Operating in a post-Covid and S/4HANA era, businesses need to ensure they have the SAP professionals onboard to steer them through the recovery and beyond. With many organisations ramping up digital capabilities, SAP professionals will play an integral role in future proofing businesses by aligning new and emerging technologies to enable strategy.
SAP professionals’ skillsets are invaluable, as they are able to streamline operating models and processes, providing valuable insight into growth opportunities and loss areas – across multiple departments, sectors, and countries. And with approximately 70% of the Fortune 100 companies and over 50% of the Fortune 500 companies using SAP as their preferred Enterprise Resource Planning (ERP) software, professionals know they’re in demand.
Businesses need to ensure they are in the best position to attract, retain and develop current and future SAP talent. With 79% of organisations saying they are concerned about a shortage of SAP skills in the future, it’s imperative to get this right. So, what can businesses do now to support the pipeline of SAP professionals and future proof skills?
Support continuous learning
Securing a more competitive salary always tops lists as to why SAP professionals leave an organisation (28%), but it is closely followed by career enhancement (28%) and opportunities to work on newer technologies (25%). For organisations to attract and retain talent, they need to ensure that they are providing professionals with opportunities for growth and development.
Supporting redeployment across the business, allowing professionals to move from a finance to commercial department for example, can help reinvigorate their role. Providing opportunities to learn new software, such as migrating an organisation onto SAP S/4 HANA, can engage professionals with continuous learning whilst supporting organisational modernisation and growth. This also helps to future proof skills, as SAP professionals will be using the most up-to-date systems and processes – enabling them to get closer to the business and understand how to maximise ROI.
The global pandemic opened up opportunities to work across countries and continents in a way never seen before. With almost two-thirds (65%) of organisations saying the increase in remote working is making future recruits’ geographic location less important, businesses need to cast their net wider in accessing SAP talent. Looking at talent from other countries and considering different market entry points – such as career switchers – is an important element in meeting future skill demands and maintaining neurodiversity within an organisation.

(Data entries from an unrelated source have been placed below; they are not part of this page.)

<file path="config.mk">
export PLATFORM = sky130hd
export DESIGN_NAME = modular_exponentiation_top_flat
export DESIGN_NICKNAME = d
export VERILOG_FILES = /design/src/rtl/core/mexp_pkg.sv /design/src/rtl/core/mexp_if.sv /design/src/rtl/core/modular_exponentiation_top.sv /design/src/flat_wrapper.sv
export SDC_FILE = /design/constraint.sdc
export NUM_CORES = 1
export LEC_CHECK = 0
export ABC_AREA = 1
export BUFFER_PORTS_ARGS = -buffer_cell sky130_fd_sc_hd__buf_2
export CAP_MARGIN = 20
export CORE_ASPECT_RATIO = 0.8
export CORE_MARGIN = 2
export CORE_UTILIZATION = 50
export DETAILED_ROUTE_END_ITERATION = 8
export HOLD_SLACK_MARGIN = 0.06
export PLACE_DENSITY = 0.67
export SYNTH_ARGS = -nofsm -noshare
export SYNTH_HDL_FRONTEND = slang
export SYNTH_SLANG_ARGS = --single-unit
</file>
<file path="constraint.sdc">
create_clock -name clk -period 6 [get_ports clk]
set_input_delay 0.9 -clock clk [delete_from_list [all_inputs] [get_ports clk]]
set_output_delay 0.9 -clock clk [all_outputs]
set_load 0.005 [all_outputs]
</file>
<file path="config.mk">
export PLATFORM = sky130hd
export DESIGN_NAME = knob_angle_to_scroll_ticks
export DESIGN_NICKNAME = d
export VERILOG_FILES = /design/src/hdl/kats_pkg.sv /design/src/hdl/knob_angle_to_scroll_ticks.sv /design/src/hdl/kats_mul.sv /design/src/hdl/kats_div_step.sv
export VERILOG_INCLUDE_DIRS = /design/src /design/src/hdl
export SDC_FILE = /design/constraint.sdc
export NUM_CORES = 2
export LEC_CHECK = 0
export BUFFER_PORTS_ARGS = -buffer_cell sky130_fd_sc_hd__buf_2
export CAP_MARGIN = 20
export CORE_MARGIN = 2
export CORE_UTILIZATION = 35
export DETAILED_ROUTE_END_ITERATION = 8
export GPL_TIMING_DRIVEN = 0
export PLACE_DENSITY_LB_ADDON = 0.1
export SLEW_MARGIN = 40
export SYNTH_ARGS = -nofsm -noshare
export SYNTH_HDL_FRONTEND = slang
export SYNTH_SLANG_ARGS = --single-unit
</file>
<file path="constraint.sdc">
create_clock -name clock -period 27.6 [get_ports clock]
set_input_delay 1.38 -clock clock [delete_from_list [all_inputs] [get_ports clock]]
set_output_delay 1.38 -clock clock [all_outputs]
set_load 0.05 [all_outputs]
</file>
===== config.mk =====
export PLATFORM = sky130hd
export DESIGN_NAME = sorted_key_table
export DESIGN_NICKNAME = d
export VERILOG_FILES = /design/src/sv/skt_pkg.sv /design/src/sv/sorted_key_table.sv
export VERILOG_INCLUDE_DIRS = /design/src /design/src/sv
export SDC_FILE = /design/constraint.sdc
export NUM_CORES = 1
export LEC_CHECK = 0
export BUFFER_PORTS_ARGS = -buffer_cell sky130_fd_sc_hd__clkbuf_2
export CORE_MARGIN = 5
export CORE_UTILIZATION = 27
export CTS_CLUSTER_DIAMETER = 50
export DETAILED_ROUTE_END_ITERATION = 16
export HOLD_SLACK_MARGIN = 0.03
export PLACE_DENSITY = 0.37
export SYNTH_ARGS = -nofsm -noshare
export SYNTH_HDL_FRONTEND = slang
export SYNTH_SLANG_ARGS = --single-unit

===== constraint.sdc =====
create_clock -name clk -period 10.9 [get_ports clk]
set_input_delay 3.27 -clock clk [delete_from_list [all_inputs] [get_ports clk]]
set_output_delay 3.27 -clock clk [all_outputs]
set_load 0.02 [all_outputs]

===== src/sv/sorted_key_table_macros.svh =====
// ----------------------------------------------------------------------------
// sorted_key_table_macros
// Assertion macros for the sorted key table RTL.
// ----------------------------------------------------------------------------
`ifndef SORTED_KEY_TABLE_MACROS_SVH
`define SORTED_KEY_TABLE_MACROS_SVH

// check a property at every edge out of reset
`define SKT_ASSERT(label, prop, msg) \
  label: assert property (@(posedge clk) disable iff (!rst_n) (prop)) else $error(msg);

// check that a condition implies a property at the next edge
`define SKT_ASSERT_NEXT(label, cond, prop, msg) \
  label: assert property (@(posedge clk) disable iff (!rst_n) (cond) |=> (prop)) \
    else $error(msg);

`endif


===== src/sv/skt_pkg.sv =====
// ----------------------------------------------------------------------------
// skt_pkg
// Request codes, status codes and entry types of the sorted key table.
// ----------------------------------------------------------------------------
package skt_pkg;

  localparam int REQ_W    = 3;
  localparam int STATUS_W = 3;
  localparam int KEY_W    = 32;
  localparam int HANDLE_W = 32;
  localparam int COUNT_W  = 5;

  localparam logic [REQ_W-1:0] REQ_INSERT    = 3'd0;
  localparam logic [REQ_W-1:0] REQ_REMOVE    = 3'd1;
  localparam logic [REQ_W-1:0] REQ_SEARCH    = 3'd2;
  localparam logic [REQ_W-1:0] REQ_CUR_RESET = 3'd3;
  localparam logic [REQ_W-1:0] REQ_CUR_NEXT  = 3'd4;

  localparam logic [STATUS_W-1:0] ST_OK      = 3'd0;
  localparam logic [STATUS_W-1:0] ST_DUP     = 3'd1;
  localparam logic [STATUS_W-1:0] ST_FULL    = 3'd2;
  localparam logic [STATUS_W-1:0] ST_MISSING = 3'd3;
  localparam logic [STATUS_W-1:0] ST_END     = 3'd4;

  typedef struct packed {
    logic signed [KEY_W-1:0] key;
    logic [HANDLE_W-1:0]     handle;
  } entry_t;

  typedef struct packed {
    logic [STATUS_W-1:0] status;
    entry_t              entry;
  } result_t;

endpackage


===== src/sv/sorted_key_table.sv =====
// ----------------------------------------------------------------------------
// sorted_key_table
// Sorted table of signed keys and record handles with insert, remove,
// search and an in-order cursor, run by a sequencer over one entry memory.
// ----------------------------------------------------------------------------
//  channel | direction | handshake          | payload
//  in_     | input     | in_valid/in_stall   | req_type, key, record_handle
//  out_    | output    | out_valid/out_stall | status, key_out, handle_out, entry_count
//
//  Insert, remove and search scan the entries in order until one is not below
//  the key; a successful insert or remove then shifts the entries from that
//  place on; the entry memory takes one read and one write per cycle.
//  One item at a time; in_stall is high from accept until the result loads
//  into the output register (held under out_stall); reset clears only the
//  state, count, cursor and output valid.
// ----------------------------------------------------------------------------
`include "sorted_key_table_macros.svh"

module sorted_key_table #(
  parameter int CAPACITY = 16
) (
  input  logic                                 clk,
  input  logic                                 rst_n,
  input  logic                                 in_valid,
  output logic                                 in_stall,
  input  logic [skt_pkg::REQ_W-1:0]            in_req_type,
  input  logic signed [skt_pkg::KEY_W-1:0]     in_key,
  input  logic [skt_pkg::HANDLE_W-1:0]         in_record_handle,
  output logic                                 out_valid,
  input  logic                                 out_stall,
  output logic [skt_pkg::STATUS_W-1:0]         out_status,
  output logic signed [skt_pkg::KEY_W-1:0]     out_key_out,
  output logic [skt_pkg::HANDLE_W-1:0]         out_handle_out,
  output logic [skt_pkg::COUNT_W-1:0]          out_entry_count
);

  localparam int AW = $clog2(CAPACITY);
  localparam int CW = $clog2(CAPACITY + 1);
  localparam logic [CW-1:0] CAP_C = CW'(CAPACITY);

  typedef enum logic [5:0] {
    S_IDLE = 6'b000001,
    S_RD   = 6'b000010,
    S_CMP  = 6'b000100,
    S_SHRD = 6'b001000,
    S_SHWR = 6'b010000,
    S_DONE = 6'b100000
  } state_t;

  state_t                          state_r, state_nxt;
  logic [skt_pkg::REQ_W-1:0]       op_r, op_nxt;
  logic signed [skt_pkg::KEY_W-1:0] key_r, key_nxt;
  logic [skt_pkg::HANDLE_W-1:0]    hdl_r, hdl_nxt;
  logic [CW-1:0]                   idx_r, idx_nxt;
  logic [CW-1:0]                   sh_r, sh_nxt;
  logic [CW-1:0]                   cnt_r, cnt_nxt;
  logic [CW-1:0]                   cur_r, cur_nxt;
  skt_pkg::result_t                res_r, res_nxt;

  logic                            out_valid_r, out_valid_nxt;
  skt_pkg::result_t                out_res_r, out_res_nxt;
  logic [skt_pkg::COUNT_W-1:0]     out_cnt_r, out_cnt_nxt;

  skt_pkg::entry_t                 mem [CAPACITY];
  skt_pkg::entry_t                 rd_data_r;
  logic                            mem_we;
  logic [AW-1:0]                   mem_waddr;
  logic [AW-1:0]                   mem_raddr;
  skt_pkg::entry_t                 mem_wdata;

  logic                            resolve;
  logic                            hit;

  always_ff @(posedge clk) begin
    if (mem_we) begin
      mem[mem_waddr] <= mem_wdata;
    end
    rd_data_r <= mem[mem_raddr];
  end

  always_comb begin
    state_nxt     = state_r;
    op_nxt        = op_r;
    key_nxt       = key_r;
    hdl_nxt       = hdl_r;
    idx_nxt       = idx_r;
    sh_nxt        = sh_r;
    cnt_nxt       = cnt_r;
    cur_nxt       = cur_r;
    res_nxt       = res_r;
    out_valid_nxt = out_valid_r;
    out_res_nxt   = out_res_r;
    out_cnt_nxt   = out_cnt_r;
    mem_we        = 1'b0;
    mem_waddr     = sh_r[AW-1:0];
    mem_wdata     = rd_data_r;
    mem_raddr     = idx_r[AW-1:0];
    resolve       = 1'b0;
    hit           = 1'b0;

    if (out_valid_r && !out_stall) begin
      out_valid_nxt = 1'b0;
    end

    case (state_r)
      S_IDLE: begin
        if (in_valid) begin
          op_nxt  = in_req_type;
          key_nxt = in_key;
          hdl_nxt = in_record_handle;
          res_nxt = '0;
          idx_nxt = '0;
          case (in_req_type)
            skt_pkg::REQ_INSERT, skt_pkg::REQ_REMOVE, skt_pkg::REQ_SEARCH: begin
              state_nxt = S_RD;
            end
            skt_pkg::REQ_CUR_RESET: begin
              cur_nxt   = '0;
              state_nxt = S_DONE;
            end
            skt_pkg::REQ_CUR_NEXT: begin
              if (cur_r < cnt_r) begin
                idx_nxt   = cur_r;
                state_nxt = S_RD;
              end else begin
                res_nxt.status = skt_pkg::ST_END;
                cur_nxt        = '0;
                state_nxt      = S_DONE;
              end
            end
            default: begin
              state_nxt = S_DONE;
            end
          endcase
        end
      end
      S_RD: begin
        if (op_r != skt_pkg::REQ_CUR_NEXT && idx_r == cnt_r) begin
          resolve = 1'b1;
        end else begin
          state_nxt = S_CMP;
        end
      end
      S_CMP: begin
        if (op_r == skt_pkg::REQ_CUR_NEXT) begin
          res_nxt.entry = rd_data_r;
          cur_nxt       = CW'(cur_r + 1'b1);
          state_nxt     = S_DONE;
        end else if (rd_data_r.key < key_r) begin
          idx_nxt   = CW'(idx_r + 1'b1);
          state_nxt = S_RD;
        end else begin
          resolve = 1'b1;
          hit     = (rd_data_r.key == key_r);
        end
      end
      S_SHRD: begin
        if (op_r == skt_pkg::REQ_INSERT) begin
          if (sh_r == idx_r) begin
            mem_we       = 1'b1;
            mem_waddr    = idx_r[AW-1:0];
            mem_wdata.key    = key_r;
            mem_wdata.handle = hdl_r;
            state_nxt    = S_DONE;
          end else begin
            mem_raddr = AW'(sh_r - 1'b1);
            state_nxt = S_SHWR;
          end
        end else begin
          if (sh_r == cnt_r) begin
            state_nxt = S_DONE;
          end else begin
            mem_raddr = AW'(sh_r + 1'b1);
            state_nxt = S_SHWR;
          end
        end
      end
      S_SHWR: begin
        mem_we = 1'b1;
        if (op_r == skt_pkg::REQ_INSERT) begin
          sh_nxt = CW'(sh_r - 1'b1);
        end else begin
          sh_nxt = CW'(sh_r + 1'b1);
        end
        state_nxt = S_SHRD;
      end
      S_DONE: begin
        if (!out_valid_r || !out_stall) begin
          out_valid_nxt = 1'b1;
          out_res_nxt   = res_r;
          out_cnt_nxt   = skt_pkg::COUNT_W'(cnt_r);
          state_nxt     = S_IDLE;
        end
      end
      default: begin
        state_nxt = S_IDLE;
      end
    endcase

    if (resolve) begin
      state_nxt = S_DONE;
      case (op_r)
        skt_pkg::REQ_INSERT: begin
          if (hit) begin
            res_nxt.status = skt_pkg::ST_DUP;
          end else if (cnt_r == CAP_C) begin
            res_nxt.status = skt_pkg::ST_FULL;
          end else begin
            cnt_nxt   = CW'(cnt_r + 1'b1);
            cur_nxt   = '0;
            sh_nxt    = cnt_r;
            state_nxt = S_SHRD;
          end
        end
        skt_pkg::REQ_REMOVE: begin
          if (!hit) begin
            res_nxt.status = skt_pkg::ST_MISSING;
          end else begin
            cnt_nxt   = CW'(cnt_r - 1'b1);
            cur_nxt   = '0;
            sh_nxt    = idx_r;
            state_nxt = S_SHRD;
          end
        end
        skt_pkg::REQ_SEARCH: begin
          if (!hit) begin
            res_nxt.status = skt_pkg::ST_MISSING;
          end else begin
            res_nxt.entry = rd_data_r;
          end
        end
        default: begin
          state_nxt = S_DONE;
        end
      endcase
    end
  end

  always_ff @(posedge clk) begin
    if (!rst_n) begin
      state_r     <= S_IDLE;
      cnt_r       <= '0;
      cur_r       <= '0;
      out_valid_r <= 1'b0;
    end else begin
      state_r     <= state_nxt;
      cnt_r       <= cnt_nxt;
      cur_r       <= cur_nxt;
      out_valid_r <= out_valid_nxt;
    end
  end

  always_ff @(posedge clk) begin
    op_r      <= op_nxt;
    key_r     <= key_nxt;
    hdl_r     <= hdl_nxt;
    idx_r     <= idx_nxt;
    sh_r      <= sh_nxt;
    res_r     <= res_nxt;
    out_res_r <= out_res_nxt;
    out_cnt_r <= out_cnt_nxt;
  end

  assign in_stall        = (state_r != S_IDLE);
  assign out_valid       = out_valid_r;
  assign out_status      = out_res_r.status;
  assign out_key_out     = out_res_r.entry.key;
  assign out_handle_out  = out_res_r.entry.handle;
  assign out_entry_count = out_cnt_r;

  `SKT_ASSERT(a_cnt_cap, cnt_r <= CAP_C, "entry count above capacity")
  `SKT_ASSERT(a_cur_le_cnt, cur_r <= cnt_r, "cursor beyond stored entries")
  `SKT_ASSERT(a_we_state, !mem_we || state_r == S_SHRD || state_r == S_SHWR, "stray write")
  `SKT_ASSERT_NEXT(a_cnt_step, 1'b1,
    cnt_r == $past(cnt_r) || cnt_r == CW'($past(cnt_r) + 1'b1) ||
    CW'(cnt_r + 1'b1) == $past(cnt_r), "count moved by more than one")

endmodule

There is a school of thought that whilst SAP hold the market share on ERP, the law of economics suggests that top players don’t stay in place forever. So, keep an eye on other disruptors in the market, providing professionals with an opportunity to diversify and futureproof their skillsets – allowing them to make other products and solutions work better for the business.
Address skills shortages internally
Where organisations are already experiencing skills shortages, or can see one on the horizon, it may require businesses to take matters into their own hands. Creating internal training programmes and tailoring recruitment processes can help to grow SAP talent from within.
Even SAP, as an organisation, is looking to create opportunities by investing €250m in the UK economy, and support 250 candidates through its internship programme by 2026. Working in collaboration with Nottingham University to develop “SAP Next-Gen Lab”, the organisation hopes to promote start-up activity among students.
SAP professionals are in the unique position to be able to transform businesses, and in a post-pandemic world this capability is in higher demand than ever before. With many organisations looking to explore new ventures, integrating AI and improving cloud functionality for example, SAP professionals play a vital role in setting up the systems to interpret data effectively.
Operating in an ever-digitised world, SAP professionals are central to ensuring businesses remain relevant, capable, and scalable. And in order for organisations to survive and thrive, they must ensure that they are providing suitable opportunities for professionals to flourish and new talent to enter the market.